- _Record set_:
== == ==

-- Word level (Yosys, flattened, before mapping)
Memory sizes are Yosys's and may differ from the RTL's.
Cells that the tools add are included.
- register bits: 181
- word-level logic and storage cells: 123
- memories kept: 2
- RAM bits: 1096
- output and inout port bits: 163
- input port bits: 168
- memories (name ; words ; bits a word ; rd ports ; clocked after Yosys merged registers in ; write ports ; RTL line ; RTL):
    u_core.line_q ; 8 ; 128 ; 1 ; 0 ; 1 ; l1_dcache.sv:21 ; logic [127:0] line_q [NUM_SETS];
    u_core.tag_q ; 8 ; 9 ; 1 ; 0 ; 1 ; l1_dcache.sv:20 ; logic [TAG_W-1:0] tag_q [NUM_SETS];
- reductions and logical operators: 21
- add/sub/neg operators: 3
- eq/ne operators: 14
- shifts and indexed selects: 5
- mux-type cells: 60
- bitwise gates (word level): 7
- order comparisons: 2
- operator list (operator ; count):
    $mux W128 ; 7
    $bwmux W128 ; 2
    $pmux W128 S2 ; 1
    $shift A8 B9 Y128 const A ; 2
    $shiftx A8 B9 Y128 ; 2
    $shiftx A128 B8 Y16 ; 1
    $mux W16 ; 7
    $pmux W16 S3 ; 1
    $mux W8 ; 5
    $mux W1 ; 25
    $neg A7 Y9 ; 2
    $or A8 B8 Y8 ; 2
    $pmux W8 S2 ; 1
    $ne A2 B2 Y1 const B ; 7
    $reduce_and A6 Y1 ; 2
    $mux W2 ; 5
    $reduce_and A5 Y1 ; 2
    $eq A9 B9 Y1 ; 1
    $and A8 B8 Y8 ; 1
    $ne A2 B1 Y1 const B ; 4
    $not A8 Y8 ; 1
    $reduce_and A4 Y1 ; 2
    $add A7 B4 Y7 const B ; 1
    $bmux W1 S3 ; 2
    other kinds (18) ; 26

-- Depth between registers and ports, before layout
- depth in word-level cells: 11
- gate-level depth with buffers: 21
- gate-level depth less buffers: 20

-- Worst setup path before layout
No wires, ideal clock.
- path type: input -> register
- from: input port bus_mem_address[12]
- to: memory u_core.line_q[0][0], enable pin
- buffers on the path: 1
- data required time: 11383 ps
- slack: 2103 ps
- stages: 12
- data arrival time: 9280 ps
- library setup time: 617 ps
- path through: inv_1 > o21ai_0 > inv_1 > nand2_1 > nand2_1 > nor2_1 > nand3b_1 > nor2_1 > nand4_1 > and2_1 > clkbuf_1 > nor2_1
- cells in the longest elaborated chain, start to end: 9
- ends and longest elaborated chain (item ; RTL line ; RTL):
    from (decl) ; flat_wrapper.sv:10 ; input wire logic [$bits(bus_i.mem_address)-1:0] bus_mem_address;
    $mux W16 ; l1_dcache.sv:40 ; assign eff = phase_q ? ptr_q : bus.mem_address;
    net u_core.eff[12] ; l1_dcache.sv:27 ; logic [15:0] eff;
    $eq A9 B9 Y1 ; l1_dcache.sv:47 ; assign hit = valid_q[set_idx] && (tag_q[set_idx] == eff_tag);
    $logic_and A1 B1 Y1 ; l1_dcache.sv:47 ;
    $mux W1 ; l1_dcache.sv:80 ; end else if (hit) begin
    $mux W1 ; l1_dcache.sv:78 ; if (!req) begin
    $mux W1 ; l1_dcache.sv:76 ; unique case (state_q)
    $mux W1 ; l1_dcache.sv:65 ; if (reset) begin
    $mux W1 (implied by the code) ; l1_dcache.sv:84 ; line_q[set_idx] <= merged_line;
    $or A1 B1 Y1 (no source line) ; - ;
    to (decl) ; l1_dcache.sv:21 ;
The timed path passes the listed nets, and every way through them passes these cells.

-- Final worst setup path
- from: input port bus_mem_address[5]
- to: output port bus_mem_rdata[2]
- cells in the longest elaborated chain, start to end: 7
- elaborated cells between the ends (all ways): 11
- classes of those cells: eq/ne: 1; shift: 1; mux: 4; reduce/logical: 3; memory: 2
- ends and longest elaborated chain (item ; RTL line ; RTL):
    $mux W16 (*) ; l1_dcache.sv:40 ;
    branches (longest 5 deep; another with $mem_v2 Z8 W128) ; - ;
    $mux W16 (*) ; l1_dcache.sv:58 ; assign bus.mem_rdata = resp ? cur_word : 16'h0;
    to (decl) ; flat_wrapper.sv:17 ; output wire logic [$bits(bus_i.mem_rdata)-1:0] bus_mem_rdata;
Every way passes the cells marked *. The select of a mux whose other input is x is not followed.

== == ==

- _Aim of the task_:
The expected output is the exact run of lines from the start of the entries through the line with "- input port bits: 168", inclusive.

- _Your solution_:
-- Word level (Yosys, flattened, before mapping)
Memory sizes are Yosys's and may differ from the RTL's.
Cells that the tools add are included.
- register bits: 181
- word-level logic and storage cells: 123
- memories kept: 2
- RAM bits: 1096
- output and inout port bits: 163
- input port bits: 168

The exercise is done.